First steel produced from local ironsand

15 September 1969

New Zealand Steel mill, Glenbrook, 1968
New Zealand Steel mill, Glenbrook, 1968 (Alexander Turnbull Library, WA-68102-G)

New Zealand Steel’s Glenbrook mill, near Waiuku, south of Auckland, produced iron and steel from local ironsand (titanomagnetite) for the first time. In 2020 ironsand and coal were being used to produce about 650,000 tonnes of steel a year.

Black iron-rich sands are found along much of the western coast of the North Island. The ironsand is the product of rocks formed by volcanic activity in the Taranaki area 2.5 million years ago. In some places the ironsand deposits have formed dunes up to 90 m high.

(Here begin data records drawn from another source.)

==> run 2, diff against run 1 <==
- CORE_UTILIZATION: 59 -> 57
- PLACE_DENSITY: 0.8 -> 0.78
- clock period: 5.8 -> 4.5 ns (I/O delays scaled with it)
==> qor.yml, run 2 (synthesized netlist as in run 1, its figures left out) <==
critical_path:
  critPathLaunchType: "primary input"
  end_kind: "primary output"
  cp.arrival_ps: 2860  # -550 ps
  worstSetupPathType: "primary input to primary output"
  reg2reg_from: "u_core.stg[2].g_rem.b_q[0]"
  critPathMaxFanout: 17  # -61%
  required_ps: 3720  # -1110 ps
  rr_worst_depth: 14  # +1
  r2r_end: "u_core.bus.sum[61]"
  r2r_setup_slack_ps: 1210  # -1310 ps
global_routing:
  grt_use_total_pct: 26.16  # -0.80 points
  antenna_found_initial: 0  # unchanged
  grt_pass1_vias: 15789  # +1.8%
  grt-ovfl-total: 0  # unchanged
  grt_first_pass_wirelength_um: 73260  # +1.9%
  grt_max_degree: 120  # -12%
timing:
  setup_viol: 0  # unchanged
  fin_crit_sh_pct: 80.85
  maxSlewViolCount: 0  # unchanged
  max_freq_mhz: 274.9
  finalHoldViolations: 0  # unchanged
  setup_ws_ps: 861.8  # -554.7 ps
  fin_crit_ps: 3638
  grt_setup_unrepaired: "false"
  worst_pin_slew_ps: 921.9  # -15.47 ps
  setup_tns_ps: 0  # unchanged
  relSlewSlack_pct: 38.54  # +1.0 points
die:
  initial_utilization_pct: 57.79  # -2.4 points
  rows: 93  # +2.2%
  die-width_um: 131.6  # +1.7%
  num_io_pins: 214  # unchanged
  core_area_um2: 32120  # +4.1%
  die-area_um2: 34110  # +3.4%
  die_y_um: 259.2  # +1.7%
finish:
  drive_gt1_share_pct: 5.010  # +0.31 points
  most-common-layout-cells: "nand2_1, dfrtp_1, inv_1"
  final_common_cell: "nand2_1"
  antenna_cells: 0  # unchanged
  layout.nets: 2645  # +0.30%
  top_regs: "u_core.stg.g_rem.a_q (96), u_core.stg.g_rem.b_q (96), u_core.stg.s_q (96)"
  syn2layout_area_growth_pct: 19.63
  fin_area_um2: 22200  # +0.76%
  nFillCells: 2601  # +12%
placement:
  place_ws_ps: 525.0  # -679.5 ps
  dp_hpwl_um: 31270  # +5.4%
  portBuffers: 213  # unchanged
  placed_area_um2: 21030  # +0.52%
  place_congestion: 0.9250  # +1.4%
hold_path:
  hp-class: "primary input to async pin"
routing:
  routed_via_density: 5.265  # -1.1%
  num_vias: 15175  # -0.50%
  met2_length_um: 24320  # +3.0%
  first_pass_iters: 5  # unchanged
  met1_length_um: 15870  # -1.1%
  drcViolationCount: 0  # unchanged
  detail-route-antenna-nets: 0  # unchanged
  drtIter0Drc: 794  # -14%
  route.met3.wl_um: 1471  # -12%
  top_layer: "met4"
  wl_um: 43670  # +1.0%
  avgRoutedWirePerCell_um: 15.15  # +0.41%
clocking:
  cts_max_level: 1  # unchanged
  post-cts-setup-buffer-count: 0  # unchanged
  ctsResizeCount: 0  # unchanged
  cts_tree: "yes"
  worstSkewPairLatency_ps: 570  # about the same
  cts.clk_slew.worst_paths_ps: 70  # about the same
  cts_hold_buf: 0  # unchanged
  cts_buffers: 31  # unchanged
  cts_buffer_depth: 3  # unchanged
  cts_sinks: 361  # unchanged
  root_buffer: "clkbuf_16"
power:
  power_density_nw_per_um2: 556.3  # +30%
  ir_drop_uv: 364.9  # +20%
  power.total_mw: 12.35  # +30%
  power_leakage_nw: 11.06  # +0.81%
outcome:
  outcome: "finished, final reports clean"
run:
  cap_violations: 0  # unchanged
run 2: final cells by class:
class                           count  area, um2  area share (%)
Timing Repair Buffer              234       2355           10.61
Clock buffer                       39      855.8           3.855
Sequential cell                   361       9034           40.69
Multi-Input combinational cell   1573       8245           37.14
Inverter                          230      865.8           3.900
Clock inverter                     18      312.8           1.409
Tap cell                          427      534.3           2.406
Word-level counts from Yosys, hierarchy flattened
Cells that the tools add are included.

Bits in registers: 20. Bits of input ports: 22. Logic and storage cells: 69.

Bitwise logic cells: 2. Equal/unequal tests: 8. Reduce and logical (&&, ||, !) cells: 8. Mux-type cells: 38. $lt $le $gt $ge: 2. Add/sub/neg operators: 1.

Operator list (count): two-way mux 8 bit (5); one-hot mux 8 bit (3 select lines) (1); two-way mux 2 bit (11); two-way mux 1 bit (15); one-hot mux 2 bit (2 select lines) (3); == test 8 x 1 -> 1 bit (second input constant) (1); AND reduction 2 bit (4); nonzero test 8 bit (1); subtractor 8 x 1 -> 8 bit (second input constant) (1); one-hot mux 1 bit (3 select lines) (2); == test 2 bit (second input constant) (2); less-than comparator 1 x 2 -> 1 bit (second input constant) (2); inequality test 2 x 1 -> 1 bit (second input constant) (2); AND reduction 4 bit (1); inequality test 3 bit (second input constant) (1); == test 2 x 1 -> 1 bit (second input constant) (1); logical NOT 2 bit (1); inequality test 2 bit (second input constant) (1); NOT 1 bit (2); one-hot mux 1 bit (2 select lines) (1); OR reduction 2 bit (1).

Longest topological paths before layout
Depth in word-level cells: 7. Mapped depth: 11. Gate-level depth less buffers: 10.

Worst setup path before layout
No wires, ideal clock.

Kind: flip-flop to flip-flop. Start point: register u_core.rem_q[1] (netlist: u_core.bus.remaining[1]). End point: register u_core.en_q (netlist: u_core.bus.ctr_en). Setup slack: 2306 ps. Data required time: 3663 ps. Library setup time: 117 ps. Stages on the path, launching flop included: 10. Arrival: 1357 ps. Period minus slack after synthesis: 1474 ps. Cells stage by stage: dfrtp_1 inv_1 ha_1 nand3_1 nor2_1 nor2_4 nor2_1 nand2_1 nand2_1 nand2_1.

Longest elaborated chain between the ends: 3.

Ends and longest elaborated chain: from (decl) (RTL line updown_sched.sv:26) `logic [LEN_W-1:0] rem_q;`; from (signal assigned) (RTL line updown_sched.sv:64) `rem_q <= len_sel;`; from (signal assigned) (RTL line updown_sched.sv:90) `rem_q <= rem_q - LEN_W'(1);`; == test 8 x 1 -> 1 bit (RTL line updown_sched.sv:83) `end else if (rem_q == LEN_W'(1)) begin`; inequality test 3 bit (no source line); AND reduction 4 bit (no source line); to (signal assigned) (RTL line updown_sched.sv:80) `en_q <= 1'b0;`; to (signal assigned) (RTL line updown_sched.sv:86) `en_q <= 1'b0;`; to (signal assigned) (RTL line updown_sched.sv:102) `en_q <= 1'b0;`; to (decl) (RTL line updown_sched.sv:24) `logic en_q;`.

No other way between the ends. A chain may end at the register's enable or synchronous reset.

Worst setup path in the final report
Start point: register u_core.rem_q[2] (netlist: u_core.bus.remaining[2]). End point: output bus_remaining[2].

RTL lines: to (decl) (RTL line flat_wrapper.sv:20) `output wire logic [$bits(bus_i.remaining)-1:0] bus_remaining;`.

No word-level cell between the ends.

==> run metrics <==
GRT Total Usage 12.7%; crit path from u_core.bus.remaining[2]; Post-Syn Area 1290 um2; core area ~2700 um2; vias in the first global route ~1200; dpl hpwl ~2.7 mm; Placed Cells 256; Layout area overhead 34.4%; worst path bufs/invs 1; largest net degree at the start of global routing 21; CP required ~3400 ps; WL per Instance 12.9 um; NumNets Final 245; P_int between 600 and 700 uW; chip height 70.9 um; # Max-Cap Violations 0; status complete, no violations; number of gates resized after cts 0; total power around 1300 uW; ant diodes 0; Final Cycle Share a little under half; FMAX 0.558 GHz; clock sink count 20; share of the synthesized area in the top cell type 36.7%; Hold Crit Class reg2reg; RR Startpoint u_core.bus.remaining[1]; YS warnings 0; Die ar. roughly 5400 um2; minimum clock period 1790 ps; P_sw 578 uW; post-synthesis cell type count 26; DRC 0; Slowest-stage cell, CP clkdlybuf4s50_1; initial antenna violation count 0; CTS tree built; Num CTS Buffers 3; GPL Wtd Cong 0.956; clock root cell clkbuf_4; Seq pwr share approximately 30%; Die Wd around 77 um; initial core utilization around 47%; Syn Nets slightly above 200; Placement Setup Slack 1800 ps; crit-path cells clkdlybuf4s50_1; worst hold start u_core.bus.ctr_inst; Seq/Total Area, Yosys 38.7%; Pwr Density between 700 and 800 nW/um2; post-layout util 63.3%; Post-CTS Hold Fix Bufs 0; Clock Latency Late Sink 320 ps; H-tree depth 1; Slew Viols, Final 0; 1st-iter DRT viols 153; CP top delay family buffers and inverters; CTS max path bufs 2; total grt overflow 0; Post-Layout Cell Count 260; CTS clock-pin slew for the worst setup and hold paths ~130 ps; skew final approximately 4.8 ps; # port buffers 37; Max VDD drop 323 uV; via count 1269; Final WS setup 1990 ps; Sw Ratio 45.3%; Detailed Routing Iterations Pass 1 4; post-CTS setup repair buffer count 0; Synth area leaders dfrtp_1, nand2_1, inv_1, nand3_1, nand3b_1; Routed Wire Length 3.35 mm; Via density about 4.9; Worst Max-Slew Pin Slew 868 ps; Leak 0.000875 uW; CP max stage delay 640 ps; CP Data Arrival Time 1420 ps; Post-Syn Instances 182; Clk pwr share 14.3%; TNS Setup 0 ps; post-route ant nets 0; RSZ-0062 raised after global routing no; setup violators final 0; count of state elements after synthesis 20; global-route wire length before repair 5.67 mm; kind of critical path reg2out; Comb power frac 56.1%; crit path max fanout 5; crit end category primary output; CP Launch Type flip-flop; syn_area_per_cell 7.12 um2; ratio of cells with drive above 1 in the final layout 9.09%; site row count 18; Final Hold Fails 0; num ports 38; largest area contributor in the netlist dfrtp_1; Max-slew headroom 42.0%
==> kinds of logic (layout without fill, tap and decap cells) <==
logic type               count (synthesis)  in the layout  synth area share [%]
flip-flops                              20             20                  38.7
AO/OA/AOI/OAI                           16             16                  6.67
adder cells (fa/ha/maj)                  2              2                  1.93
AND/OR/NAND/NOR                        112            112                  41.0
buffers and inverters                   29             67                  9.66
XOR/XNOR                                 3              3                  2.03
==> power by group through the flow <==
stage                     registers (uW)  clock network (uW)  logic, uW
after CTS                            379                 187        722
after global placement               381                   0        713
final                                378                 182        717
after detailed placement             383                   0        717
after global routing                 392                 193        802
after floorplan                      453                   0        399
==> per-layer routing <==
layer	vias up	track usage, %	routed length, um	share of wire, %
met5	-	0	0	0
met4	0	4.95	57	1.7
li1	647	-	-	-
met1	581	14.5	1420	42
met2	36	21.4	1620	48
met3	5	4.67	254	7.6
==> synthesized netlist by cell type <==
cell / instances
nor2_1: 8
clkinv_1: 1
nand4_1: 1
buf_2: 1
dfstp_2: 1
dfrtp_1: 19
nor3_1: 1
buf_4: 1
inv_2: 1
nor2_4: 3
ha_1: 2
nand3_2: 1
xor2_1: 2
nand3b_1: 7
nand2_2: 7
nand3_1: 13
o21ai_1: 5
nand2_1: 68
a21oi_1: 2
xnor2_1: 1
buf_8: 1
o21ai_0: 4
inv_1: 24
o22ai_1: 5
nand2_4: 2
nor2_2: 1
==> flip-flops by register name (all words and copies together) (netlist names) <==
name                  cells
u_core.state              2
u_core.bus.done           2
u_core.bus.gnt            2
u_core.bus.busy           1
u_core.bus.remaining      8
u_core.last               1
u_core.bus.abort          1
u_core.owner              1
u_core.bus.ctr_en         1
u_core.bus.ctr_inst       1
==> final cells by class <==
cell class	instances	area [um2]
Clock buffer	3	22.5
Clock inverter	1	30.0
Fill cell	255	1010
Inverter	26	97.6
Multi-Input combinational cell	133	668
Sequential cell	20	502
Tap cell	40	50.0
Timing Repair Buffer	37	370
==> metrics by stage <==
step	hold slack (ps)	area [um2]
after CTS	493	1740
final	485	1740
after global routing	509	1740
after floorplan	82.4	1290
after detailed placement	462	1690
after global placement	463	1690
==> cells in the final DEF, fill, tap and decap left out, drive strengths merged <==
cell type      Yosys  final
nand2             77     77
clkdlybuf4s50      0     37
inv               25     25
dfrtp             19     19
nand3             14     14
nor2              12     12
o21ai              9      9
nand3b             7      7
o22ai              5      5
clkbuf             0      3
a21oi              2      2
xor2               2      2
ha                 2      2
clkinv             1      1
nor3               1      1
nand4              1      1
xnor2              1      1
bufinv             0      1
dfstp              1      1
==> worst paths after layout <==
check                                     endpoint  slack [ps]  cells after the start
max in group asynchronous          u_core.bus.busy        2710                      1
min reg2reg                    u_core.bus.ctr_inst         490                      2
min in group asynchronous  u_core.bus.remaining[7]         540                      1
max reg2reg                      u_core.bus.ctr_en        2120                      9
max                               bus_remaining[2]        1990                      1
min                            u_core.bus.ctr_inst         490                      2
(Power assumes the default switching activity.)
$ cat src/rtl/mem_bus_ctrl.sv
// Load/store bus controller below the MEM stage: aligns, byte-enables and extends data accesses.
// Latency: detect in cycle N, bus request from N+1, data and stall release earliest at N+2.
// Backpressure: StallOut holds the pipeline from detect until DONE. Illegal accesses are not stalled.
//
// Optional feature: define MEM_BUS_TIMEOUT_EN to abort a request after TIMEOUT REQ cycles without ack.
//
// Ports:
//   clk, rst                      clock (rising edge), asynchronous active-low reset
//   MemReadIn, MemWriteIn         load / store request from the MEM stage
//   AddrIn, WriteDataIn, Funct3In byte address, LSB-justified store data, access size/sign
//   ReadDataOut                   extended load result, updated only on load completion
//   StallOut                      hold upstream pipeline registers
//   ErrOut                        one-cycle pulse on misaligned/illegal/conflict/timeout
//   BusReqOut, BusWeOut           bus request (held until ack), write enable
//   BusAddrOut, BusBeOut          word address, byte enables
//   BusWdataOut                   store data shifted into its byte lane
//   BusAckIn, BusRdataIn          single-cycle acknowledge, read word valid with ack
module mem_bus_ctrl #(
  parameter int unsigned TIMEOUT  = 255,
  parameter logic [31:0] ERR_DATA = 32'hDEAD_BEEF
) (
  input  logic        clk,
  input  logic        rst,
  input  logic        MemReadIn,
  input  logic        MemWriteIn,
  input  logic [31:0] AddrIn,
  input  logic [31:0] WriteDataIn,
  input  logic [2:0]  Funct3In,
  output logic [31:0] ReadDataOut,
  output logic        StallOut,
  output logic        ErrOut,
  output logic        BusReqOut,
  output logic        BusWeOut,
  output logic [31:0] BusAddrOut,
  output logic [3:0]  BusBeOut,
  output logic [31:0] BusWdataOut,
  input  logic        BusAckIn,
  input  logic [31:0] BusRdataIn
);

  typedef enum logic [1:0] {
    IDLE = 2'b00,
    REQ  = 2'b01,
    DONE = 2'b10
  } state_t;

  state_t state_q, state_d;

  // ---------------------------------------------------------------------------
  // Access decode (only acted on in IDLE)
  // ---------------------------------------------------------------------------
  logic       access;
  logic [1:0] lane;
  logic       is_half;
  logic       is_word;
  logic       illegal_f3;
  logic       misaligned;
  logic       store_bad;
  logic       conflict;
  logic       bad_access;
  logic       start;
  logic [3:0] be_c;
  logic [31:0] wdata_c;

  assign access  = MemReadIn | MemWriteIn;
  assign lane    = AddrIn[1:0];
  assign is_half = (Funct3In[1:0] == 2'b01);
  assign is_word = (Funct3In[1:0] == 2'b10);

  // 011, 111 (size field 11) and 110 (unsigned word) have no meaning.
  assign illegal_f3 = (Funct3In[1:0] == 2'b11) || (Funct3In == 3'b110);
  assign misaligned = (is_half && lane[0]) || (is_word && (lane != 2'b00));
  // Stores have no signedness; the unsigned encodings are rejected.
  assign store_bad  = MemWriteIn && Funct3In[2];
  assign conflict   = MemReadIn && MemWriteIn;

  assign bad_access = access && (conflict || illegal_f3 || store_bad || misaligned);
  assign start      = access && !bad_access;

  always_comb begin
    be_c = 4'b0000;
    unique case (Funct3In[1:0])
      2'b00:   be_c = 4'b0001 << lane;
      2'b01:   be_c = 4'b0011 << lane;
      2'b10:   be_c = 4'b1111;
      default: be_c = 4'b0000;
    endcase
  end

  assign wdata_c = WriteDataIn << {lane, 3'b000};

  // ---------------------------------------------------------------------------
  // Load extraction from the returned bus word
  // ---------------------------------------------------------------------------
  logic        ld_q;
  logic [2:0]  ld_f3_q;
  logic [1:0]  ld_lane_q;
  logic [31:0] rdata_shifted;
  logic [31:0] load_ext;

  assign rdata_shifted = BusRdataIn >> {ld_lane_q, 3'b000};

  always_comb begin
    load_ext = rdata_shifted;
    unique case (ld_f3_q)
      3'b000:  load_ext = {{24{rdata_shifted[7]}}, rdata_shifted[7:0]};
      3'b001:  load_ext = {{16{rdata_shifted[15]}}, rdata_shifted[15:0]};
      3'b100:  load_ext = {24'h0, rdata_shifted[7:0]};
      3'b101:  load_ext = {16'h0, rdata_shifted[15:0]};
      default: load_ext = rdata_shifted;
    endcase
  end

  // ---------------------------------------------------------------------------
  // Optional request timeout
  // ---------------------------------------------------------------------------
  logic timeout_hit;

`ifdef MEM_BUS_TIMEOUT_EN
  localparam logic [31:0] TIMEOUT_LAST = 32'(TIMEOUT - 1);

  logic [31:0] to_cnt_q;

  // Counts REQ cycles; fires in the TIMEOUT-th REQ cycle that sees no ack.
  always_ff @(posedge clk or negedge rst) begin
    if (!rst) begin
      to_cnt_q <= 32'h0;
    end else if (state_q == REQ) begin
      to_cnt_q <= to_cnt_q + 32'h1;
    end else begin
      to_cnt_q <= 32'h0;
    end
  end

  assign timeout_hit = (state_q == REQ) && !BusAckIn && (to_cnt_q == TIMEOUT_LAST);
`else
  // No counter: REQ waits for ack indefinitely. TIMEOUT stays referenced so
  // both builds share one parameter list.
  assign timeout_hit = 1'b0 && (TIMEOUT == 0);
`endif

  // ---------------------------------------------------------------------------
  // FSM
  // ---------------------------------------------------------------------------
  always_ff @(posedge clk or negedge rst) begin
    if (!rst) begin
      state_q <= IDLE;
    end else begin
      state_q <= state_d;
    end
  end

  logic stall_c;

  always_comb begin
    state_d = state_q;
    stall_c = 1'b0;
    unique case (state_q)
      IDLE: begin
        // Stall in the detect cycle so the pipeline holds the access.
        if (start) begin
          stall_c = 1'b1;
          state_d = REQ;
        end
      end
      REQ: begin
        stall_c = 1'b1;
        if (BusAckIn || timeout_hit) begin
          state_d = DONE;
        end
      end
      DONE: begin
        // Pipeline advances on this edge; the held access must not restart.
        state_d = IDLE;
      end
      default: state_d = IDLE;
    endcase
  end

  // Reset forces the stall low even if the MEM stage is still presenting an access.
  assign StallOut = stall_c & rst;

  // ---------------------------------------------------------------------------
  // Registered bus outputs, error pulse and load result
  // ---------------------------------------------------------------------------
  always_ff @(posedge clk or negedge rst) begin
    if (!rst) begin
      ReadDataOut <= 32'h0;
      ErrOut      <= 1'b0;
      BusReqOut   <= 1'b0;
      BusWeOut    <= 1'b0;
      BusAddrOut  <= 32'h0;
      BusBeOut    <= 4'b0000;
      BusWdataOut <= 32'h0;
      ld_q        <= 1'b0;
      ld_f3_q     <= 3'b000;
      ld_lane_q   <= 2'b00;
    end else begin
      ErrOut <= 1'b0;
      unique case (state_q)
        IDLE: begin
          if (bad_access) begin
            ErrOut <= 1'b1;
          end else if (start) begin
            BusReqOut   <= 1'b1;
            BusWeOut    <= MemWriteIn;
            BusAddrOut  <= {AddrIn[31:2], 2'b00};
            BusBeOut    <= be_c;
            BusWdataOut <= MemWriteIn ? wdata_c : 32'h0;
            ld_q        <= MemReadIn;
            ld_f3_q     <= Funct3In;
            ld_lane_q   <= lane;
          end
        end
        REQ: begin
          // Ack wins over a timeout landing in the same cycle.
          if (BusAckIn) begin
            BusReqOut <= 1'b0;
            if (ld_q) begin
              ReadDataOut <= load_ext;
            end
          end else if (timeout_hit) begin
            BusReqOut <= 1'b0;
            ErrOut    <= 1'b1;
            if (ld_q) begin
              ReadDataOut <= ERR_DATA;
            end
          end
        end
        default: begin
        end
      endcase
    end
  end

endmodule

European settlers were fascinated by the sands’ magnetic qualities. Early attempts to smelt iron from the ironsand met with little success. In the 1950s the government made renewed efforts to utilise this valuable resource. A New Zealand Steel Investigating Company was set up in 1959 to determine the feasibility of manufacturing steel from local raw materials. New Zealand Steel Ltd was incorporated in 1965 and Glenbrook mill opened in 1968.

Glenbrook remains the only steel manufacturer in the world to use titanomagnetite sand as its source of iron.